There are many instances where restaurant patrons will prefer to go BTG in lieu of a bottle – namely lunch. The problem with this goldilocks zone is that carrying a proper armada of BTG wines would result in a ton of spoilage. Enter the half bottle which lets hotel bars and restaurants dole out well over a standard pour per head from a freshy uncorked vintage, leaving everyone at the table satisfied while opening more of the menu to such a flexible, middle ground purchase.
From the F&B director’s perspective, the first key advantage of half bottles is that the margins can be higher than BTG purchases. As a lot of the costs to the restaurant are packaging, this isn’t necessarily the case when compared to full bottles or magnums, though, depending on how these scales are priced. As for the customer’s point of view, a bevy of half bottles opens the doors to substantially more variety as two or three different vintages can be samples during a single sitting.
Besides being more expensive on a per-milliliter basis than their full counterparts, for disadvantages, limited availability comes to mind. Many wineries just don’t offer them.

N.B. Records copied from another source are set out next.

File: config.mk
export PLATFORM = sky130hd
export DESIGN_NAME = demux16_router
export DESIGN_NICKNAME = d
export VERILOG_FILES = /design/src/rtl/demux16_router_pkg.sv /design/src/rtl/demux16_slot.sv /design/src/rtl/demux16_router.sv
export SDC_FILE = /design/constraint.sdc
export NUM_CORES = 1
export LEC_CHECK = 0
export CORE_MARGIN = 2
export CORE_UTILIZATION = 55
export DETAILED_ROUTE_END_ITERATION = 8
export DONT_BUFFER_PORTS = 1
export PLACE_DENSITY = 0.73
export SLEW_MARGIN = 20
export SYNTH_ARGS = -nofsm -noshare
export SYNTH_HDL_FRONTEND = slang
export SYNTH_HIERARCHICAL = 1
export SYNTH_SLANG_ARGS = --single-unit
File: constraint.sdc
create_clock -name clk -period 1.47 [get_ports clk]
set_input_delay 0.294 -clock clk [delete_from_list [all_inputs] [get_ports clk]]
set_output_delay 0.294 -clock clk [all_outputs]
set_load 0.05 [all_outputs]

Next – and this one is a subtle one – some servers somehow struggle to open half bottles, which hurts the overall presentation and casts a subconscious feeling of non-confidence over the whole ordeal.

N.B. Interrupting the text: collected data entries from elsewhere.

File: config.mk
export PLATFORM = sky130hd
export DESIGN_NAME = delay_measure_ctrl
export DESIGN_NICKNAME = d
export VERILOG_FILES = /design/src/rtl/delay_measure_ctrl.sv
export SDC_FILE = /design/constraint.sdc
export NUM_CORES = 1
export LEC_CHECK = 0
export CORE_MARGIN = 3
export CORE_UTILIZATION = 60
export CTS_BUF_LIST = sky130_fd_sc_hd__clkbuf_4 sky130_fd_sc_hd__clkbuf_8 sky130_fd_sc_hd__clkbuf_16
export DETAILED_ROUTE_END_ITERATION = 8
export DONT_BUFFER_PORTS = 1
export PLACE_DENSITY = 0.86
export RECOVER_POWER = 50
export SYNTH_ARGS = -nofsm -noshare
export SYNTH_HDL_FRONTEND = slang
export SYNTH_SLANG_ARGS = --single-unit
File: constraint.sdc
create_clock -name clk -period 14.9 [get_ports clk]
set_clock_uncertainty 0.05 [all_clocks]
set_input_delay 3.725 -clock clk [delete_from_list [all_inputs] [get_ports clk]]
set_output_delay 3.725 -clock clk [all_outputs]
set_load 0.02 [all_outputs]
File: src/rtl/delay_measure_ctrl.sv
// delay_measure_ctrl: sequences alternating-edge launches into a path under
// test, timestamps each launch and arrival from the free-running datapath
// counter, and accumulates last/sum/min/max propagation delay in cycles.
//
// Handshake: start is a one-cycle request taken only in IDLE (it is ignored
// and not queued otherwise); busy rises the cycle after start is accepted and
// falls the cycle after the single-cycle done pulse; results stay stable from
// done until the next accepted start.
module delay_measure_ctrl #(
  parameter int SYNC_STAGES = 2,
  parameter int NUM_TRIALS  = 16,
  parameter int SETTLE      = 64,
  parameter int TIMEOUT     = 1024,
  parameter bit INVERT      = 1'b0
) (
  input  logic        clk,
  input  logic        rst_n,
  input  logic        start,
  input  logic [31:0] count_in,
  input  logic        path_result,
  output logic        path_input,
  output logic        count_ld,
  output logic        busy,
  output logic        done,
  output logic        timeout_err,
  output logic [7:0]  trial_idx,
  output logic [31:0] last_delay,
  output logic [39:0] sum_delay,
  output logic [31:0] min_delay,
  output logic [31:0] max_delay,
  output logic [2:0]  state_dbg
);

  typedef enum logic [2:0] {
    S_IDLE   = 3'd0,
    S_SETTLE = 3'd1,
    S_LAUNCH = 3'd2,
    S_WAIT   = 3'd3,
    S_DONE   = 3'd4
  } state_t;

  state_t                 state_q;
  logic [SYNC_STAGES-1:0] sync_q;
  logic                   path_input_q;
  logic                   count_ld_q;
  logic                   busy_q;
  logic                   done_q;
  logic                   timeout_err_q;
  logic [7:0]             trial_idx_q;
  logic [31:0]            last_delay_q;
  logic [39:0]            sum_delay_q;
  logic [31:0]            min_delay_q;
  logic [31:0]            max_delay_q;
  logic [31:0]            settle_cnt_q;
  logic [31:0]            wait_cnt_q;
  logic [31:0]            t0_q;
  logic                   wait_first_q;

  logic        rs;
  logic        arrive_d;
  logic [31:0] t0_d;
  logic [31:0] elapsed_d;
  logic [31:0] delay_d;

  // Bring the asynchronous path output into the clock domain; only the last
  // stage is ever looked at.
  always_ff @(posedge clk) begin
    if (!rst_n) sync_q <= '0;
    else        sync_q <= {sync_q[SYNC_STAGES-2:0], path_result};
  end

  assign rs = sync_q[SYNC_STAGES-1];

  // Delay of the current trial: modular counter difference minus the
  // synchroniser latency, clamped at zero. The launch timestamp is taken in
  // the first WAIT cycle, so that cycle uses count_in directly.
  always_comb begin
    arrive_d  = (rs == (path_input_q ^ INVERT));
    t0_d      = wait_first_q ? count_in : t0_q;
    elapsed_d = count_in - t0_d;
    delay_d   = (elapsed_d < 32'(SYNC_STAGES)) ? 32'd0
                                               : elapsed_d - 32'(SYNC_STAGES);
  end

  // Measurement sequencer; every output is a register updated here.
  always_ff @(posedge clk) begin
    if (!rst_n) begin
      state_q       <= S_IDLE;
      path_input_q  <= 1'b0;
      count_ld_q    <= 1'b0;
      busy_q        <= 1'b0;
      done_q        <= 1'b0;
      timeout_err_q <= 1'b0;
      trial_idx_q   <= 8'd0;
      last_delay_q  <= 32'd0;
      sum_delay_q   <= 40'd0;
      min_delay_q   <= 32'hFFFF_FFFF;
      max_delay_q   <= 32'd0;
      settle_cnt_q  <= 32'd0;
      wait_cnt_q    <= 32'd0;
      t0_q          <= 32'd0;
      wait_first_q  <= 1'b0;
    end else begin
      done_q <= 1'b0;
      case (state_q)
        S_IDLE: begin
          if (start) begin
            timeout_err_q <= 1'b0;
            trial_idx_q   <= 8'd0;
            last_delay_q  <= 32'd0;
            sum_delay_q   <= 40'd0;
            min_delay_q   <= 32'hFFFF_FFFF;
            max_delay_q   <= 32'd0;
            busy_q        <= 1'b1;
            count_ld_q    <= 1'b1;
            settle_cnt_q  <= 32'd0;
            state_q       <= S_SETTLE;
          end
        end
        S_SETTLE: begin
          if (settle_cnt_q == 32'(SETTLE - 1)) state_q <= S_LAUNCH;
          else                                 settle_cnt_q <= settle_cnt_q + 32'd1;
        end
        S_LAUNCH: begin
          path_input_q <= ~path_input_q;
          wait_first_q <= 1'b1;
          wait_cnt_q   <= 32'd0;
          state_q      <= S_WAIT;
        end
        S_WAIT: begin
          wait_first_q <= 1'b0;
          t0_q         <= t0_d;
          wait_cnt_q   <= wait_cnt_q + 32'd1;
          if (arrive_d) begin
            last_delay_q <= delay_d;
            sum_delay_q  <= sum_delay_q + {8'd0, delay_d};
            if (delay_d < min_delay_q) min_delay_q <= delay_d;
            if (delay_d > max_delay_q) max_delay_q <= delay_d;
            trial_idx_q  <= trial_idx_q + 8'd1;
            if (trial_idx_q == 8'(NUM_TRIALS - 1)) begin
              done_q     <= 1'b1;
              count_ld_q <= 1'b0;
              state_q    <= S_DONE;
            end else begin
              settle_cnt_q <= 32'd0;
              state_q      <= S_SETTLE;
            end
          end else if (wait_cnt_q == 32'(TIMEOUT - 1)) begin
            timeout_err_q <= 1'b1;
            done_q        <= 1'b1;
            count_ld_q    <= 1'b0;
            state_q       <= S_DONE;
          end
        end
        S_DONE: begin
          busy_q  <= 1'b0;
          state_q <= S_IDLE;
        end
        default: state_q <= S_IDLE;
      endcase
    end
  end

  assign path_input  = path_input_q;
  assign count_ld    = count_ld_q;
  assign busy        = busy_q;
  assign done        = done_q;
  assign timeout_err = timeout_err_q;
  assign trial_idx   = trial_idx_q;
  assign last_delay  = last_delay_q;
  assign sum_delay   = sum_delay_q;
  assign min_delay   = min_delay_q;
  assign max_delay   = max_delay_q;
  assign state_dbg   = state_q;

endmodule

Incorporating half bottles into your wine list is an art form that great restaurant managers and sommeliers must handle on a vintage-by-vintage basis. Should the same product be offered in both half and full bottles? This depends on who the clientele is and how quickly your inventory moves. A second issue that many don’t consider until it’s too late is that some cellars or wine storage units can’t accommodate half bottles; their slender shapes ensures that they slip through the holsters.
All doubts aside, opportunities abound, foremost in the realm of desserts – Sauternes, Tokaji from Hungary or Canadian ice wines all play a prestigious role around the globe. Given one’s reduced tolerance for sweet things, dessert wines often come in a reduced 200ml size, making them perfect for a table to explore as part of an extended, multi-course dinner. As well, some champagne houses offer half bottles or splits, generally around 187ml, as yet one more avenue for complementing great food with the right beverage proportion.

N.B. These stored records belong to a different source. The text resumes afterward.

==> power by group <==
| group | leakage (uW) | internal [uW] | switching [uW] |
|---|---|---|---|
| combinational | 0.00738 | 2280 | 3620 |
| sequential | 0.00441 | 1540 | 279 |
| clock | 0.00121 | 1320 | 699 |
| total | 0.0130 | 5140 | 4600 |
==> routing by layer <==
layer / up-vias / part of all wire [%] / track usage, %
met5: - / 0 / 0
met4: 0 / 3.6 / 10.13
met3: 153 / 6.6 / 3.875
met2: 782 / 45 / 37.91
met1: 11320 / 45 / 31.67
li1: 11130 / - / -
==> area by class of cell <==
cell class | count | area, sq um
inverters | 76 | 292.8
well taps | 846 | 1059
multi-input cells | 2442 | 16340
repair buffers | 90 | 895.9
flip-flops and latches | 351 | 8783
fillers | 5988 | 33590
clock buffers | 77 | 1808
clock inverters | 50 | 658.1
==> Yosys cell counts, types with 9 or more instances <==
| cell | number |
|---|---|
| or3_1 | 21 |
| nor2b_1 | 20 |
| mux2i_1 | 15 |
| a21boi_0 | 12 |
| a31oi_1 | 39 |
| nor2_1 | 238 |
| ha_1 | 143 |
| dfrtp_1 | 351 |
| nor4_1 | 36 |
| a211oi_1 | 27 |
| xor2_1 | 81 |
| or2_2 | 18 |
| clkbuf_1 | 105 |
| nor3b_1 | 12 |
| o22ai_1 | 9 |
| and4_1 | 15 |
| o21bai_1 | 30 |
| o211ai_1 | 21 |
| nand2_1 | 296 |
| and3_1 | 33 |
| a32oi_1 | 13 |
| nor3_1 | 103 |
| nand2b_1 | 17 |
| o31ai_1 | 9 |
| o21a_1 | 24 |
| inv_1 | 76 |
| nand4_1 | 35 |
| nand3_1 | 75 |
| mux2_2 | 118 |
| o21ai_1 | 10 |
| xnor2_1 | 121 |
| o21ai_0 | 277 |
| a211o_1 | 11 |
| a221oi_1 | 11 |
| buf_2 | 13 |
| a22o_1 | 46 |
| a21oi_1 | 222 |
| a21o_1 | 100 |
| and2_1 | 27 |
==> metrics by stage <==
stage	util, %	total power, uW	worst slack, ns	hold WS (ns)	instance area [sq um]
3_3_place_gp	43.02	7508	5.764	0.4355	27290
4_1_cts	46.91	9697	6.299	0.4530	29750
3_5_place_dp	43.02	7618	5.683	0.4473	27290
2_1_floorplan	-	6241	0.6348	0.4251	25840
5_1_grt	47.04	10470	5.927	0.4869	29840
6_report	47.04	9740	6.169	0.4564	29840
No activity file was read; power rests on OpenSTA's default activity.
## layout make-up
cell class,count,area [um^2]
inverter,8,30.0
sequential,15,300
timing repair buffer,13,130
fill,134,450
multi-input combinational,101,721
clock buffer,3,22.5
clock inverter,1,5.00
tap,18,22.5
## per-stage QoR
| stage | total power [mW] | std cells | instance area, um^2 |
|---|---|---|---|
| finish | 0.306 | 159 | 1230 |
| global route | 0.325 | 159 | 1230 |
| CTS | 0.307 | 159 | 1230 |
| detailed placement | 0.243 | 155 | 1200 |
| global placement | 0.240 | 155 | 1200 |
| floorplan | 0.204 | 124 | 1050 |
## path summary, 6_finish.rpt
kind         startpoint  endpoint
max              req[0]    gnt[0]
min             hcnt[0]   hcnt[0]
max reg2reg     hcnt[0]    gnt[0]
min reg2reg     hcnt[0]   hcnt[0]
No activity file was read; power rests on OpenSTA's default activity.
<file path="src/rtl/cp0_intc_if.sv">
// cp0_intc_if: mfc0/mtc0 register bus between the M stage and CP0
interface cp0_intc_if;
    logic [4:0]  addr;
    logic        we;
    logic [31:0] wdata;
    logic [31:0] rdata;
    modport master (output addr, we, wdata, input rdata);
    modport slave (input addr, we, wdata, output rdata);
endinterface

</file>
<file path="src/rtl/cp0_intc.sv">
// cp0_intc: CP0 registers and level/edge interrupt controller for the MIPS pipeline
module cp0_intc #(
    parameter int          NUM_HWINT = 6,
    parameter logic [31:0] EXC_VEC   = 32'h0000_4180,
    parameter logic [31:0] PRID      = 32'h0000_0007
) (
    input  logic                 clk,
    input  logic                 reset,
    cp0_intc_if.slave            bus,
    input  logic [NUM_HWINT-1:0] hwint,
    input  logic                 exc_req,
    input  logic [4:0]           exc_code,
    input  logic [31:0]          exc_pc,
    input  logic                 exc_bd,
    input  logic                 eret,
    output logic                 int_req,
    output logic                 take_exc,
    output logic [31:0]          handler_pc,
    output logic [31:0]          epc,
    output logic                 exl
);
    localparam int N = NUM_HWINT;
    logic [N-1:0] im_q, im_d, mode_q, mode_d, pend_q, pend_d, hw_s_q, hw_d_q;
    logic [N-1:0] rise, ack, ip;
    logic         exl_q, exl_d, ie_q, ie_d, bd_q, bd_d, wr;
    logic [4:0]   code_q, code_d;
    logic [31:0]  epc_q, epc_d, epc_src, sr, cause;
    always_comb begin
        // a fresh edge counts as pending in the cycle it is seen, before pend_q catches it
        rise     = hw_s_q & ~hw_d_q;
        ip       = (mode_q & (pend_q | rise)) | (~mode_q & hw_s_q);
        int_req  = ie_q & ~exl_q & |(ip & im_q);
        take_exc = ~exl_q & (int_req | exc_req);
        wr       = bus.we & ~take_exc;
        ack      = (wr && bus.addr == 5'd23) ? bus.wdata[N-1:0] : '0;
        epc_src  = exc_bd ? exc_pc - 32'd4 : exc_pc;
        sr             = '0;
        sr[N+9:10]     = im_q;
        sr[1]          = exl_q;
        sr[0]          = ie_q;
        cause          = '0;
        cause[31]      = bd_q;
        cause[N+9:10]  = ip;
        cause[6:2]     = code_q;
        im_d   = (wr && bus.addr == 5'd12) ? bus.wdata[N+9:10] : im_q;
        ie_d   = (wr && bus.addr == 5'd12) ? bus.wdata[0] : ie_q;
        exl_d  = take_exc ? 1'b1 : eret ? 1'b0 : (wr && bus.addr == 5'd12) ? bus.wdata[1] : exl_q;
        bd_d   = take_exc ? exc_bd : bd_q;
        code_d = take_exc ? (int_req ? 5'd0 : exc_code) : code_q;
        epc_d  = take_exc ? epc_src & 32'hFFFF_FFFC
               : (wr && bus.addr == 5'd14) ? bus.wdata & 32'hFFFF_FFFC : epc_q;
        mode_d = (wr && bus.addr == 5'd22) ? bus.wdata[N-1:0] : mode_q;
        pend_d = (pend_q & ~ack) | (mode_q & rise);
        bus.rdata = bus.addr == 5'd12 ? sr
                  : bus.addr == 5'd13 ? cause
                  : bus.addr == 5'd14 ? epc_q
                  : bus.addr == 5'd15 ? PRID
                  : bus.addr == 5'd22 ? 32'(mode_q) : 32'd0;
    end
    always_ff @(posedge clk) begin
        if (!reset) begin
            im_q   <= '0;
            ie_q   <= 1'b0;
            exl_q  <= 1'b0;
            bd_q   <= 1'b0;
            code_q <= '0;
            epc_q  <= '0;
            mode_q <= '0;
            pend_q <= '0;
            hw_s_q <= '0;
            hw_d_q <= '0;
        end else begin
            im_q   <= im_d;
            ie_q   <= ie_d;
            exl_q  <= exl_d;
            bd_q   <= bd_d;
            code_q <= code_d;
            epc_q  <= epc_d;
            mode_q <= mode_d;
            pend_q <= pend_d;
            hw_s_q <= hwint;
            hw_d_q <= hw_s_q;
        end
    end
    assign handler_pc = EXC_VEC;
    assign epc        = epc_q;
    assign exl        = exl_q;
endmodule

</file>
<file path="src/flat_wrapper.sv">
// flat-port wrapper written by rule: the top's interface ports become plain ports
module cp0_intc_flat 
#(
    parameter int          NUM_HWINT = 6,
    parameter logic [31:0] EXC_VEC   = 32'h0000_4180,
    parameter logic [31:0] PRID      = 32'h0000_0007
)
  (clk, reset, hwint, exc_req, exc_code, exc_pc, exc_bd, eret, int_req, take_exc, handler_pc, epc, exl, bus_addr, bus_we, bus_wdata, bus_rdata);
  cp0_intc_if bus_i ();
  input  logic clk;
  input  logic reset;
  input  logic [NUM_HWINT-1:0] hwint;
  input  logic exc_req;
  input  logic [4:0] exc_code;
  input  logic [31:0] exc_pc;
  input  logic exc_bd;
  input  logic eret;
  output logic int_req;
  output logic take_exc;
  output logic [31:0] handler_pc;
  output logic [31:0] epc;
  output logic exl;
  input wire logic [$bits(bus_i.addr)-1:0] bus_addr;
  input wire logic [$bits(bus_i.we)-1:0] bus_we;
  input wire logic [$bits(bus_i.wdata)-1:0] bus_wdata;
  output wire logic [$bits(bus_i.rdata)-1:0] bus_rdata;
  assign bus_i.addr = bus_addr;
  assign bus_i.we = bus_we;
  assign bus_i.wdata = bus_wdata;
  assign bus_rdata = bus_i.rdata;
  cp0_intc #(.NUM_HWINT(NUM_HWINT), .EXC_VEC(EXC_VEC), .PRID(PRID)) u_core (.clk(clk), .reset(reset), .bus(bus_i), .hwint(hwint), .exc_req(exc_req), .exc_code(exc_code), .exc_pc(exc_pc), .exc_bd(exc_bd), .eret(eret), .int_req(int_req), .take_exc(take_exc), .handler_pc(handler_pc), .epc(epc), .exl(exl));
endmodule
</file>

And that’s ultimately what it’s all about – when BTG is not enough, and diners are skittish to order another round. Rather than pry or plead, ask whether half bottles can fit into your wine strategy as they definitely have a solid use case to drive revenue per cover.
Broader still, you may have asked yourself when skimming through this short article: why should I care? It’s all about incremental revenue and maximizing total guest spend. Half bottles represent one use case where customers may not be in the mood for a full splurge but are willing to meet you halfway.
Now apply this psychology to every other cross-selling opportunity you present guests with – spa, golf, gift shop, room packages and arrival amenities, to name five. Offering a midway point for additional guest spend will help you increase revenues as well as let your guests augment their experiences in a highly meaningful way.